■ Work request:
For each entry that follows, write out an identical copy.

--- Raw data Enclosed Below ---

What follows belongs to an exercise in optimizing a design on an open flow for small area and a short achievable clock period; a production flow would make more cautious choices. Function not checked in this run: the RTL went through the layout flow alone. No activity file was given, so power comes from the tool's default toggle rates.

File: design.v
package message_extractor_pkg;
    typedef logic [63:0]  beat_t;        
    typedef logic [2:0]   empty_t;       
    typedef logic [255:0] msg_data_t;
    typedef logic [31:0]  byte_mask_t;   
    typedef logic [15:0]  msg_len_t;     
    typedef enum logic [1:0] {
        BYTE_SKIP = 2'd0,                
        BYTE_CUR  = 2'd1,                
        BYTE_NEXT = 2'd2                 
    } byte_class_e;
    typedef logic [15:0] beat_class_t;
endpackage
`timescale 1ns/1ps
module message_extractor (
    input  logic                              clk,
    input  logic                              reset_n,
    input  logic                              in_valid,
    input  logic                              in_startofpacket,
    input  logic                              in_endofpacket,
    input  message_extractor_pkg::beat_t      in_data,
    input  message_extractor_pkg::empty_t     in_empty,
    output logic                              out_valid,
    output message_extractor_pkg::msg_data_t  out_data,
    output message_extractor_pkg::byte_mask_t out_bytemask
);
    logic        pkt_active;         
    logic [15:0] cnt;                
    logic [5:0]  pay;                
    logic        pend;               
    logic [5:0]  len_q;              
    logic        end_nxt;            
    logic [7:0]  end_ok;             
    logic [63:0]  raw1;              
    logic [55:0]  raw2;              
    logic [127:0] acc;               
    logic        accept;
    logic        first_beat;
    logic        msg_done;
    assign first_beat = !pkt_active;
    assign accept     = in_valid && (in_startofpacket == first_beat);
    assign msg_done   = in_valid && !in_startofpacket && pkt_active && end_nxt &&
                        (!in_endofpacket || end_ok[in_empty]);
    logic        more_msgs;
    logic [15:0] n_cnt;
    logic [5:0]  n_pay;
    logic        n_pend;
    logic        lo_here;
    logic [2:0]  lo_pos;
    logic [5:0]  len_in;
    assign more_msgs = |cnt[15:1];
    always_comb begin
        n_cnt   = cnt;
        n_pay   = '0;
        n_pend  = 1'b0;
        lo_here = 1'b0;
        lo_pos  = 3'd0;
        if (first_beat) begin
            n_cnt   = in_data[63:48];
            lo_here = |in_data[63:48];
            lo_pos  = 3'd3;
        end else if (pay > 6'd8) begin
            n_pay = pay - 6'd8;
        end else if (pend) begin
            lo_here = 1'b1;
            n_cnt   = cnt - 16'd1;
        end else if (more_msgs) begin
            if (pay <= 6'd6) begin
                lo_here = 1'b1;
                lo_pos  = 3'(pay + 6'd1);
                n_cnt   = cnt - 16'd1;
            end else if (pay == 6'd7) begin
                n_pend = 1'b1;
            end
        end
        len_in = 6'(in_data[8*(7-lo_pos) +: 8]);
        if (lo_here) begin
            n_pay = 6'(len_in + {3'd0, lo_pos} - 6'd7);
        end
    end
    logic       n_end;
    logic [7:0] n_ok;
    always_comb begin
        n_end = (n_pay != '0) && (n_pay <= 6'd8);
        for (int k = 0; k < 8; k++) begin
            n_ok[k] = (6'(k) + n_pay) <= 6'd8;
        end
    end
    always_ff @(posedge clk) begin
        if (!reset_n) begin
            pkt_active <= 1'b0;
        end else if (accept) begin
            pkt_active <= !in_endofpacket;
        end
    end
    always_ff @(posedge clk) begin
        if (accept) begin
            cnt     <= n_cnt;
            pay     <= n_pay;
            pend    <= n_pend;
            end_nxt <= n_end;
            end_ok  <= n_ok;
            if (lo_here) begin
                len_q <= len_in;
            end
        end
    end
    logic [2:0]  d;
    logic [63:0] v_prev;
    logic [63:0] v_cur;
    assign d      = 3'(-pay[2:0]);
    assign v_prev = 64'({raw2, raw1} >> {d, 3'b000});
    assign v_cur  = 64'({raw1[55:0], in_data} >> {d, 3'b000});
    always_ff @(posedge clk) begin
        if (accept) begin
            raw1 <= in_data;
            raw2 <= raw1[55:0];
            acc  <= {acc[63:0], v_prev};
        end
    end
    logic [31:0]  mask;
    logic [255:0] data_mask;
    always_comb begin
        for (int k = 0; k < 32; k++) begin
            mask[k]              = (k < 8) || (6'(k) < len_q);
            data_mask[8*k +: 8]  = {8{mask[k]}};
        end
    end
    logic         ld;
    logic         hold;
    logic [255:0] ld_mask;
    logic [31:0]  ld_bmask;
    assign ld       = reset_n && msg_done;
    assign hold     = reset_n && !msg_done;
    assign ld_mask  = data_mask & {256{ld}};
    assign ld_bmask = mask & {32{ld}};
    always_ff @(posedge clk) begin
        out_valid    <= ld;
        out_data     <= ({acc, v_prev, v_cur} & ld_mask) | (out_data & {256{hold}});
        out_bytemask <= ld_bmask | (out_bytemask & {32{hold}});
    end
endmodule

--- End of Enclosed Raw data ---

■ Reply:
What follows belongs to an exercise in optimizing a design on an open flow for small area and a short achievable clock period; a production flow would make more cautious choices. Function not checked in this run: the RTL went through the layout flow alone. No activity file was given, so power comes from the tool's default toggle rates.

File: design.v
package message_extractor_pkg;
    typedef logic [63:0]  beat_t;        
    typedef logic [2:0]   empty_t;       
    typedef logic [255:0] msg_data_t;
    typedef logic [31:0]  byte_mask_t;   
    typedef logic [15:0]  msg_len_t;     
    typedef enum logic [1:0] {
        BYTE_SKIP = 2'd0,                
        BYTE_CUR  = 2'd1,                
        BYTE_NEXT = 2'd2                 
    } byte_class_e;
    typedef logic [15:0] beat_class_t;
endpackage
`timescale 1ns/1ps
module message_extractor (
    input  logic                              clk,
    input  logic                              reset_n,
    input  logic                              in_valid,
    input  logic                              in_startofpacket,
    input  logic                              in_endofpacket,
    input  message_extractor_pkg::beat_t      in_data,
    input  message_extractor_pkg::empty_t     in_empty,
    output logic                              out_valid,
    output message_extractor_pkg::msg_data_t  out_data,
    output message_extractor_pkg::byte_mask_t out_bytemask
);
    logic        pkt_active;         
    logic [15:0] cnt;                
    logic [5:0]  pay;                
    logic        pend;               
    logic [5:0]  len_q;              
    logic        end_nxt;            
    logic [7:0]  end_ok;             
    logic [63:0]  raw1;              
    logic [55:0]  raw2;              
    logic [127:0] acc;               
    logic        accept;
    logic        first_beat;
    logic        msg_done;
    assign first_beat = !pkt_active;
    assign accept     = in_valid && (in_startofpacket == first_beat);
    assign msg_done   = in_valid && !in_startofpacket && pkt_active && end_nxt &&
                        (!in_endofpacket || end_ok[in_empty]);
    logic        more_msgs;
    logic [15:0] n_cnt;
    logic [5:0]  n_pay;
    logic        n_pend;
    logic        lo_here;
    logic [2:0]  lo_pos;
    logic [5:0]  len_in;
    assign more_msgs = |cnt[15:1];
    always_comb begin
        n_cnt   = cnt;
        n_pay   = '0;
        n_pend  = 1'b0;
        lo_here = 1'b0;
        lo_pos  = 3'd0;
        if (first_beat) begin
            n_cnt   = in_data[63:48];
            lo_here = |in_data[63:48];
            lo_pos  = 3'd3;
        end else if (pay > 6'd8) begin
            n_pay = pay - 6'd8;
        end else if (pend) begin
            lo_here = 1'b1;
            n_cnt   = cnt - 16'd1;
        end else if (more_msgs) begin
            if (pay <= 6'd6) begin
                lo_here = 1'b1;
                lo_pos  = 3'(pay + 6'd1);
                n_cnt   = cnt - 16'd1;
            end else if (pay == 6'd7) begin
                n_pend = 1'b1;
            end
        end
        len_in = 6'(in_data[8*(7-lo_pos) +: 8]);
        if (lo_here) begin
            n_pay = 6'(len_in + {3'd0, lo_pos} - 6'd7);
        end
    end
    logic       n_end;
    logic [7:0] n_ok;
    always_comb begin
        n_end = (n_pay != '0) && (n_pay <= 6'd8);
        for (int k = 0; k < 8; k++) begin
            n_ok[k] = (6'(k) + n_pay) <= 6'd8;
        end
    end
    always_ff @(posedge clk) begin
        if (!reset_n) begin
            pkt_active <= 1'b0;
        end else if (accept) begin
            pkt_active <= !in_endofpacket;
        end
    end
    always_ff @(posedge clk) begin
        if (accept) begin
            cnt     <= n_cnt;
            pay     <= n_pay;
            pend    <= n_pend;
            end_nxt <= n_end;
            end_ok  <= n_ok;
            if (lo_here) begin
                len_q <= len_in;
            end
        end
    end
    logic [2:0]  d;
    logic [63:0] v_prev;
    logic [63:0] v_cur;
    assign d      = 3'(-pay[2:0]);
    assign v_prev = 64'({raw2, raw1} >> {d, 3'b000});
    assign v_cur  = 64'({raw1[55:0], in_data} >> {d, 3'b000});
    always_ff @(posedge clk) begin
        if (accept) begin
            raw1 <= in_data;
            raw2 <= raw1[55:0];
            acc  <= {acc[63:0], v_prev};
        end
    end
    logic [31:0]  mask;
    logic [255:0] data_mask;
    always_comb begin
        for (int k = 0; k < 32; k++) begin
            mask[k]              = (k < 8) || (6'(k) < len_q);
            data_mask[8*k +: 8]  = {8{mask[k]}};
        end
    end
    logic         ld;
    logic         hold;
    logic [255:0] ld_mask;
    logic [31:0]  ld_bmask;
    assign ld       = reset_n && msg_done;
    assign hold     = reset_n && !msg_done;
    assign ld_mask  = data_mask & {256{ld}};
    assign ld_bmask = mask & {32{ld}};
    always_ff @(posedge clk) begin
        out_valid    <= ld;
        out_data     <= ({acc, v_prev, v_cur} & ld_mask) | (out_data & {256{hold}});
        out_bytemask <= ld_bmask | (out_bytemask & {32{hold}});
    end
endmodule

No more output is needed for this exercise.